4. En deuxième lieu, aux termes de l'article 4 de l'arrêté du 22 août 2014 : " Il est constitué un jury académique par corps d'accès de cinq à huit membres nommés par le recteur. /Le recteur ou son représentant préside le jury. /A la demande de son président, le jury peut se constituer en groupes d'examinateurs en fonction des effectifs. /Le vice-président et les autres membres du jury sont choisis parmi les membres des corps d'inspection, les chefs d'établissement, les enseignants-chercheurs, les professeurs des écoles et les formateurs académiques. /Le jury académique est composé de membres qui ne sont pas affectés dans l'établissement d'enseignement supérieur chargé d'assurer la formation des stagiaires de l'académie ". Aux termes de son article 6 : " Le jury entend au cours d'un entretien tous les fonctionnaires stagiaires pour lesquels il envisage de ne pas proposer la titularisation ".

5. D'une part, les dispositions de l'article 4 de l'arrêté de 2014 précité n'imposent pas que l'un des membres du jury académique soit un formateur académique. Il s'ensuit que M. E A ne saurait utilement soutenir que la composition du jury académique serait irrégulière en l'absence de formateurs académiques en son sein.

6. D'autre part, il résulte de la combinaison des dispositions précitées que le professeur stagiaire, qui doit être entendu par le jury académique avant tout avis négatif quant à sa titularisation, peut faire l'objet d'un entretien par un groupe d'examinateurs au sein du jury académique et non par l'ensemble de ses membres.

7. Aussi, et à défaut de contester que les personnes ayant réalisé cet entretien n'étaient pas membres du jury académique, M. E A n'est pas fondé à soutenir que l'avis du jury académique serait entaché d'un vice de procédure dès lors qu'il n'a pas été auditionné par l'ensemble des membres du jury académique.

8. En dernier lieu, il ressort de la lecture de l'avis du jury académique du 12 juillet 2021 que ce dernier s'est prononcé défavorablement sur l'intérêt d'autoriser le requérant à effectuer une " année complémentaire de formation " afin " d'atteindre le niveau de compétences requis pour l'entrée dans le métier du professorat ". Par suite, ce moyen tiré de l'absence d'avis complémentaire sur l'intérêt d'une seconde année de stage manque en fait et doit, pour ce motif, être écarté.

En ce qui concerne la légalité interne :

9. Il résulte des dispositions précitées de l'arrêté du 22 août 2014, combinées à celles de l'article 10 du décret du 6 novembre 1992 relatif au statut particulier des professeurs de lycée professionnel, que le jury se prononce à l'issue d'une période de formation et de stage. S'agissant non d'un concours ou d'un examen mais d'une procédure tendant à l'appréciation de la manière de servir qui doit être faite en fin de stage, cette appréciation peut être censurée par le juge de l'excès de pouvoir en cas d'erreur manifeste.
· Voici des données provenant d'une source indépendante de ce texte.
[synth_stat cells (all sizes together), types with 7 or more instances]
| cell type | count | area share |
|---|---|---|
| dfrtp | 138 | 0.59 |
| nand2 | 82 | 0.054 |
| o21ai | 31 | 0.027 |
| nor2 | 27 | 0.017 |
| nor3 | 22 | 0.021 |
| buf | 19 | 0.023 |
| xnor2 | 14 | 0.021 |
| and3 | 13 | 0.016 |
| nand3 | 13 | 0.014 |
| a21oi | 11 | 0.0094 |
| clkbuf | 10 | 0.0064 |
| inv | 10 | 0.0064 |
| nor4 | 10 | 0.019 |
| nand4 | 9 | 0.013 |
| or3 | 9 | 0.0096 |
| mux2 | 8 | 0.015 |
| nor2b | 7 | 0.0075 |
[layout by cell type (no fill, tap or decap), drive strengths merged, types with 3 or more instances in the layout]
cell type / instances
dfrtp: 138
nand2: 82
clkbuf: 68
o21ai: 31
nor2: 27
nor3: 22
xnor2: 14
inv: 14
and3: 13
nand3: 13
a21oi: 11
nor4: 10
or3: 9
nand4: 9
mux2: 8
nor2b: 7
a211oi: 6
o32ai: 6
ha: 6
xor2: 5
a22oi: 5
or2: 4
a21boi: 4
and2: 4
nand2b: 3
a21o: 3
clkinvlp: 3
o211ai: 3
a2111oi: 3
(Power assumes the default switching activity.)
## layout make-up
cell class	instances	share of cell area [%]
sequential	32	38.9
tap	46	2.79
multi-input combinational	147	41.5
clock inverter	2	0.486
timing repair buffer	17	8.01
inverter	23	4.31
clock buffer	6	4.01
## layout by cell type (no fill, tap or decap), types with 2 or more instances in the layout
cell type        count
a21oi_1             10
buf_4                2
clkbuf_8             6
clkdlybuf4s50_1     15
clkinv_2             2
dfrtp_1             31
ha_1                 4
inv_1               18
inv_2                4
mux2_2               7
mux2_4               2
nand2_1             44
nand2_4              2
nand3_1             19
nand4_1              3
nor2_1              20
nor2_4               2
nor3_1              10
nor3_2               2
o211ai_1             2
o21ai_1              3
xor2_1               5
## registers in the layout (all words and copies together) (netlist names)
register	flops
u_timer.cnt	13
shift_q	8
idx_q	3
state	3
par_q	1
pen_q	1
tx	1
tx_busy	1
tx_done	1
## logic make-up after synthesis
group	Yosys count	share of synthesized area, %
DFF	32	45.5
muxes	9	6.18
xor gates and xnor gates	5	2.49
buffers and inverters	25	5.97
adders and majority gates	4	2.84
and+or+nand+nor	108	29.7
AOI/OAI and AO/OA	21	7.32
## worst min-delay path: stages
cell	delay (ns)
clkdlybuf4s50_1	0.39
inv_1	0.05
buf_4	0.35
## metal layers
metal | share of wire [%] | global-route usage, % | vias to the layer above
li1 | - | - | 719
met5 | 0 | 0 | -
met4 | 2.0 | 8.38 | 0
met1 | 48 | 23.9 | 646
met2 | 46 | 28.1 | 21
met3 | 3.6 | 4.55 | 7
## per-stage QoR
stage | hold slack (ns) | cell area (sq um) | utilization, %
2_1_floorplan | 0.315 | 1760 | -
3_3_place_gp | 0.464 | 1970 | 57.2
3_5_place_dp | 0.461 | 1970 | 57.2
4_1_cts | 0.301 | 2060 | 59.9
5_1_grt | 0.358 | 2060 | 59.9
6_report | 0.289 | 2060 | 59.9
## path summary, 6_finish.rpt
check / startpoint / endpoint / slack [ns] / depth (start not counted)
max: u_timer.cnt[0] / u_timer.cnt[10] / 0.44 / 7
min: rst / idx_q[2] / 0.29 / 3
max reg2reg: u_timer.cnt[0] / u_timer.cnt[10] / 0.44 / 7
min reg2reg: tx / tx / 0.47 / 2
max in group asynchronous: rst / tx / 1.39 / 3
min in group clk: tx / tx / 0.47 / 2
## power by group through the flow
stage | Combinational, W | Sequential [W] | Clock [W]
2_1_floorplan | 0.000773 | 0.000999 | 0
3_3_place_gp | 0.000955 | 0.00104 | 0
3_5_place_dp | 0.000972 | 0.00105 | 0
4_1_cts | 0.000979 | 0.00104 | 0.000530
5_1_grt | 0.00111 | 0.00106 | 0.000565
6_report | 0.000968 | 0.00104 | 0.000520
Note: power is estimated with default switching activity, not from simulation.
## src/rtl/pipe_hold_ctrl.sv

```systemverilog
// Pipeline hold/flush controller: merges stall requests, stretches post-jump
// flushes, tracks debugger halt and keeps a saturating stalled-cycle count.
module pipe_hold_ctrl #(
  parameter int unsigned FLUSH_CYCLES = 1
) (
  input  logic        clk,
  input  logic        rst,
  input  logic        jump_flag_i,
  input  logic [31:0] jump_addr_i,
  input  logic        hold_flag_ex_i,
  input  logic        hold_flag_rib_i,
  input  logic        hold_flag_clint_i,
  input  logic        jtag_halt_flag_i,
  input  logic        stall_cnt_clr_i,
  output logic [2:0]  hold_flag_o,
  output logic        jump_flag_o,
  output logic [31:0] jump_addr_o,
  output logic        halted_o,
  output logic [31:0] stall_cycles_o
);

  // Hold encoding: 0 none, 1 pc, 2 if (never produced here), 3 id.
  localparam logic [2:0]  HOLD_NONE    = 3'd0;
  localparam logic [2:0]  HOLD_PC      = 3'd1;
  localparam logic [2:0]  HOLD_ID      = 3'd3;
  localparam logic [3:0]  FLUSH_RELOAD = 4'(FLUSH_CYCLES - 1);
  localparam logic [31:0] ZERO_WORD    = 32'h0;

  typedef enum logic [1:0] {
    ST_RUN   = 2'd0,
    ST_FLUSH = 2'd1,
    ST_HALT  = 2'd2
  } state_t;

  state_t      state;
  logic [3:0]  flush_cnt;
  logic [31:0] stall_cnt;

  // Redirect and hold are combinational; reset forces a safe hold with no redirect.
  always_comb begin
    hold_flag_o = HOLD_NONE;
    jump_flag_o = 1'b0;
    jump_addr_o = ZERO_WORD;
    if (!rst) begin
      hold_flag_o = HOLD_ID;
    end else begin
      jump_flag_o = jump_flag_i;
      if (jump_flag_i) jump_addr_o = jump_addr_i;
      if (jump_flag_i || hold_flag_ex_i || hold_flag_clint_i ||
          jtag_halt_flag_i || (state != ST_RUN)) begin
        hold_flag_o = HOLD_ID;
      end else if (hold_flag_rib_i) begin
        hold_flag_o = HOLD_PC;
      end
    end
  end

  always_ff @(posedge clk or negedge rst) begin
    if (!rst) begin
      state     <= ST_RUN;
      flush_cnt <= 4'd0;
      halted_o  <= 1'b0;
    end else begin
      case (state)
        ST_RUN: begin
          // Halt wins over a simultaneous jump; the jump still goes out.
          if (jtag_halt_flag_i) begin
            state    <= ST_HALT;
            halted_o <= 1'b1;
          end else if (jump_flag_i && (FLUSH_CYCLES > 1)) begin
            state     <= ST_FLUSH;
            flush_cnt <= FLUSH_RELOAD;
          end
        end
        ST_FLUSH: begin
          if (jtag_halt_flag_i) begin
            state     <= ST_HALT;
            flush_cnt <= 4'd0;
            halted_o  <= 1'b1;
          end else if (jump_flag_i) begin
            flush_cnt <= FLUSH_RELOAD;
          end else if (flush_cnt == 4'd1) begin
            state     <= ST_RUN;
            flush_cnt <= 4'd0;
          end else begin
            flush_cnt <= flush_cnt - 4'd1;
          end
        end
        ST_HALT: begin
          if (!jtag_halt_flag_i) begin
            state    <= ST_RUN;
            halted_o <= 1'b0;
          end
        end
        default: begin
          state     <= ST_RUN;
          flush_cnt <= 4'd0;
          halted_o  <= 1'b0;
        end
      endcase
    end
  end

  // Counts cycles that ended held; clear beats increment, all-ones saturates.
  always_ff @(posedge clk or negedge rst) begin
    if (!rst) begin
      stall_cnt <= 32'd0;
    end else if (stall_cnt_clr_i) begin
      stall_cnt <= 32'd0;
    end else if ((hold_flag_o != HOLD_NONE) && (stall_cnt != 32'hFFFF_FFFF)) begin
      stall_cnt <= stall_cnt + 32'd1;
    end
  end

  assign stall_cycles_o = stall_cnt;

endmodule
```
<file path="src/rtl/tuple_sum_pkg.sv">
// Shared types and helpers for the pair-sum search over the tuple_sum ROM.
package tuple_sum_pkg;

    localparam int DEF_DATA_W = 8;
    localparam int DEF_ADDR_W = 8;

    // Search controller states; also exported on the bus for observation.
    typedef enum logic [2:0] {
        IDLE   = 3'd0,
        LOAD_I = 3'd1,
        SCAN_J = 3'd2,
        EMIT   = 3'd3,
        DONE   = 3'd4
    } state_t;

    // Sign-extend both two's-complement words by one bit before adding, so
    // the sum can never wrap (127 + 127 stays +254, not -2).
    function automatic logic [DEF_DATA_W:0] sext_add(
        input logic [DEF_DATA_W-1:0] a,
        input logic [DEF_DATA_W-1:0] b
    );
        return {a[DEF_DATA_W-1], a} + {b[DEF_DATA_W-1], b};
    endfunction

endpackage

</file>
<file path="src/rtl/pair_sum_finder_if.sv">
// Bus bundle between the pair-sum search engine (master) and its
// environment: control, ROM port, result port and status.
//
// Result handshake: res_valid/res_ready are strict valid/ready. A pair
// transfers on every rising edge where both are high. Once res_valid is
// raised, res_valid, res_i and res_j hold stable until that transfer;
// res_ready may toggle freely and is ignored while res_valid is low.
interface pair_sum_finder_if
    import tuple_sum_pkg::*;
#(
    parameter int ADDR_W = DEF_ADDR_W,
    parameter int DATA_W = DEF_DATA_W,
    parameter int CNT_W  = 16
);

    logic              start;
    logic [DATA_W-1:0] target;
    logic [ADDR_W-1:0] rom_addr;
    logic              rom_cs;
    logic [DATA_W-1:0] rom_dout;
    logic              res_valid;
    logic              res_ready;
    logic [ADDR_W-1:0] res_i;
    logic [ADDR_W-1:0] res_j;
    logic              busy;
    logic              done;
    logic [CNT_W-1:0]  pair_count;
    state_t            fsm_state;

    modport master (
        input  start, target, rom_dout, res_ready,
        output rom_addr, rom_cs, res_valid, res_i, res_j,
               busy, done, pair_count, fsm_state
    );

    modport slave (
        output start, target, rom_dout, res_ready,
        input  rom_addr, rom_cs, res_valid, res_i, res_j,
               busy, done, pair_count, fsm_state
    );

endinterface

</file>
<file path="src/rtl/pair_sum_finder_index_gen.sv">
// Nested i/j counter that walks every index pair i<j over N_ENTRIES words.
// Counters are one bit wider than the address so N_ENTRIES=256 terminal
// counts compare cleanly without wrapping.
module pair_index_gen #(
    parameter int N_ENTRIES = 8,
    parameter int ADDR_W    = 8
) (
    input  logic              clk,
    input  logic              rst_n,
    input  logic              clear,
    input  logic              load_j,
    input  logic              step,
    output logic [ADDR_W-1:0] i,
    output logic [ADDR_W-1:0] j,
    output logic              last_j,
    output logic              last_pair
);

    localparam int LAST_J_INT = (N_ENTRIES >= 1) ? N_ENTRIES - 1 : 0;
    localparam int LAST_I_INT = (N_ENTRIES >= 2) ? N_ENTRIES - 2 : 0;
    localparam logic [ADDR_W:0] LAST_J = LAST_J_INT[ADDR_W:0];
    localparam logic [ADDR_W:0] LAST_I = LAST_I_INT[ADDR_W:0];

    logic [ADDR_W:0] i_cnt;
    logic [ADDR_W:0] j_cnt;
    logic            last_i;

    assign last_j    = (j_cnt == LAST_J);
    assign last_i    = (i_cnt == LAST_I);
    assign last_pair = last_j && last_i;
    assign i         = i_cnt[ADDR_W-1:0];
    assign j         = j_cnt[ADDR_W-1:0];

    // clear restarts the walk, load_j begins a row at i+1, step advances
    // j within the row or moves i to the next row at the row end.
    always_ff @(posedge clk or negedge rst_n) begin
        if (!rst_n) begin
            i_cnt <= '0;
            j_cnt <= '0;
        end else if (clear) begin
            i_cnt <= '0;
            j_cnt <= '0;
        end else if (load_j) begin
            j_cnt <= i_cnt + (ADDR_W+1)'(1);
        end else if (step) begin
            if (!last_j) begin
                j_cnt <= j_cnt + (ADDR_W+1)'(1);
            end else if (!last_i) begin
                i_cnt <= i_cnt + (ADDR_W+1)'(1);
            end
        end
    end

endmodule

</file>
<file path="src/rtl/pair_sum_finder.sv">
// Pair-sum search engine: reads the first N_ENTRIES ROM words, finds every
// pair (i<j) whose signed sum equals the latched target, reports each pair
// over the result handshake and ends with a one-cycle done pulse.
module pair_sum_finder
    import tuple_sum_pkg::*;
#(
    parameter int N_ENTRIES = 8,
    parameter int ADDR_W    = DEF_ADDR_W,
    parameter int DATA_W    = DEF_DATA_W,
    parameter int CNT_W     = 16
) (
    input logic               clk,
    input logic               rst_n,
    pair_sum_finder_if.master bus
);

    localparam bit SHORT_RUN = (N_ENTRIES < 2);

    state_t            state;
    state_t            state_nxt;
    state_t            adv_state;

    logic [DATA_W-1:0] tgt_reg;
    logic [DATA_W-1:0] a_reg;
    logic              res_valid;
    logic [ADDR_W-1:0] res_i;
    logic [ADDR_W-1:0] res_j;
    logic [CNT_W-1:0]  pair_count;

    logic              idx_clear;
    logic              idx_load;
    logic              idx_step;
    logic [ADDR_W-1:0] idx_i;
    logic [ADDR_W-1:0] idx_j;
    logic              last_j;
    logic              last_pair;

    logic [DATA_W:0]   pair_sum;
    logic              match;
    logic              handshake;

    pair_index_gen #(
        .N_ENTRIES (N_ENTRIES),
        .ADDR_W    (ADDR_W)
    ) u_index_gen (
        .clk       (clk),
        .rst_n     (rst_n),
        .clear     (idx_clear),
        .load_j    (idx_load),
        .step      (idx_step),
        .i         (idx_i),
        .j         (idx_j),
        .last_j    (last_j),
        .last_pair (last_pair)
    );

    assign pair_sum  = sext_add(a_reg, bus.rom_dout);
    assign match     = (pair_sum == {tgt_reg[DATA_W-1], tgt_reg});
    assign handshake = res_valid && bus.res_ready;

    // Where the walk goes after a pair is finished (no match or emitted).
    always_comb begin
        adv_state = SCAN_J;
        if (last_j) begin
            adv_state = last_pair ? DONE : LOAD_I;
        end
    end

    // State register.
    always_ff @(posedge clk or negedge rst_n) begin
        if (!rst_n) begin
            state <= IDLE;
        end else begin
            state <= state_nxt;
        end
    end

    // Next-state, ROM port and index-counter controls.
    always_comb begin
        state_nxt    = state;
        idx_clear    = 1'b0;
        idx_load     = 1'b0;
        idx_step     = 1'b0;
        bus.rom_cs   = 1'b0;
        bus.rom_addr = '0;
        case (state)
            IDLE: begin
                if (bus.start) begin
                    idx_clear = 1'b1;
                    state_nxt = SHORT_RUN ? DONE : LOAD_I;
                end
            end
            LOAD_I: begin
                bus.rom_cs   = 1'b1;
                bus.rom_addr = idx_i;
                idx_load     = 1'b1;
                state_nxt    = SCAN_J;
            end
            SCAN_J: begin
                bus.rom_cs   = 1'b1;
                bus.rom_addr = idx_j;
                if (match) begin
                    state_nxt = EMIT;
                end else begin
                    idx_step  = 1'b1;
                    state_nxt = adv_state;
                end
            end
            EMIT: begin
                if (handshake) begin
                    idx_step  = 1'b1;
                    state_nxt = adv_state;
                end
            end
            DONE: begin
                state_nxt = IDLE;
            end
            default: begin
                state_nxt = IDLE;
            end
        endcase
    end

    // Datapath: target latch, row word, result registers and match count.
    always_ff @(posedge clk or negedge rst_n) begin
        if (!rst_n) begin
            tgt_reg    <= '0;
            a_reg      <= '0;
            res_valid  <= 1'b0;
            res_i      <= '0;
            res_j      <= '0;
            pair_count <= '0;
        end else begin
            case (state)
                IDLE: begin
                    if (bus.start) begin
                        tgt_reg    <= bus.target;
                        pair_count <= '0;
                    end
                end
                LOAD_I: begin
                    a_reg <= bus.rom_dout;
                end
                SCAN_J: begin
                    if (match) begin
                        res_i     <= idx_i;
                        res_j     <= idx_j;
                        res_valid <= 1'b1;
                        if (pair_count != {CNT_W{1'b1}}) begin
                            pair_count <= pair_count + CNT_W'(1);
                        end
                    end
                end
                EMIT: begin
                    if (handshake) begin
                        res_valid <= 1'b0;
                    end
                end
                default: begin
                end
            endcase
        end
    end

    assign bus.res_valid  = res_valid;
    assign bus.res_i      = res_i;
    assign bus.res_j      = res_j;
    assign bus.pair_count = pair_count;
    assign bus.busy       = (state != IDLE);
    assign bus.done       = (state == DONE);
    assign bus.fsm_state  = state;

endmodule

</file>
<file path="src/flat_wrapper.sv">
// flat-port wrapper written by rule: the top's interface ports become plain ports
module pair_sum_finder_flat import tuple_sum_pkg::*;
#(
    parameter int N_ENTRIES = 8,
    parameter int ADDR_W    = DEF_ADDR_W,
    parameter int DATA_W    = DEF_DATA_W,
    parameter int CNT_W     = 16
)
  (clk, rst_n, bus_start, bus_target, bus_rom_dout, bus_res_ready, bus_rom_addr, bus_rom_cs, bus_res_valid, bus_res_i, bus_res_j, bus_busy, bus_done, bus_pair_count, bus_fsm_state);
  pair_sum_finder_if #(.ADDR_W(ADDR_W), .DATA_W(DATA_W), .CNT_W(CNT_W)) bus_i ();
  input logic clk;
  input logic rst_n;
  input wire logic [$bits(bus_i.start)-1:0] bus_start;
  input wire logic [$bits(bus_i.target)-1:0] bus_target;
  input wire logic [$bits(bus_i.rom_dout)-1:0] bus_rom_dout;
  input wire logic [$bits(bus_i.res_ready)-1:0] bus_res_ready;
  output wire logic [$bits(bus_i.rom_addr)-1:0] bus_rom_addr;
  output wire logic [$bits(bus_i.rom_cs)-1:0] bus_rom_cs;
  output wire logic [$bits(bus_i.res_valid)-1:0] bus_res_valid;
  output wire logic [$bits(bus_i.res_i)-1:0] bus_res_i;
  output wire logic [$bits(bus_i.res_j)-1:0] bus_res_j;
  output wire logic [$bits(bus_i.busy)-1:0] bus_busy;
  output wire logic [$bits(bus_i.done)-1:0] bus_done;
  output wire logic [$bits(bus_i.pair_count)-1:0] bus_pair_count;
  output wire logic [$bits(bus_i.fsm_state)-1:0] bus_fsm_state;
  assign bus_i.start = bus_start;
  assign bus_i.target = bus_target;
  assign bus_i.rom_dout = bus_rom_dout;
  assign bus_i.res_ready = bus_res_ready;
  assign bus_rom_addr = bus_i.rom_addr;
  assign bus_rom_cs = bus_i.rom_cs;
  assign bus_res_valid = bus_i.res_valid;
  assign bus_res_i = bus_i.res_i;
  assign bus_res_j = bus_i.res_j;
  assign bus_busy = bus_i.busy;
  assign bus_done = bus_i.done;
  assign bus_pair_count = bus_i.pair_count;
  assign bus_fsm_state = bus_i.fsm_state;
  pair_sum_finder #(.N_ENTRIES(N_ENTRIES), .ADDR_W(ADDR_W), .DATA_W(DATA_W), .CNT_W(CNT_W)) u_core (.clk(clk), .rst_n(rst_n), .bus(bus_i));
endmodule
</file>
10. En l'espèce, il ressort des rapports établis par le professeur tuteur que le niveau de maîtrise de l'intéressé de l'ensemble des compétences, prévues par l'arrêté du 1er juillet 2013 relatif au référentiel des compétences professionnelles des métiers du professorat et de l'éducation, est insuffisant. En outre il ressort des appréciations littérales portées par son tuteur que M. E A n'a pas réussi à surmonter les difficultés rencontrées lors de son stage, notamment en matière de gestion de la classe et dans l'accompagnement pédagogique des élèves. Si M. E A remet en cause l'impartialité de son tuteur, il n'établit toutefois pas l'existence d'un parti pris ou d'une animosité particulière à son encontre. Dans ces conditions, et eu égard au manque d'amélioration significative de son niveau de maîtrise des compétences attendues, le jury académique n'a pas entaché son avis d'une erreur manifeste d'appréciation.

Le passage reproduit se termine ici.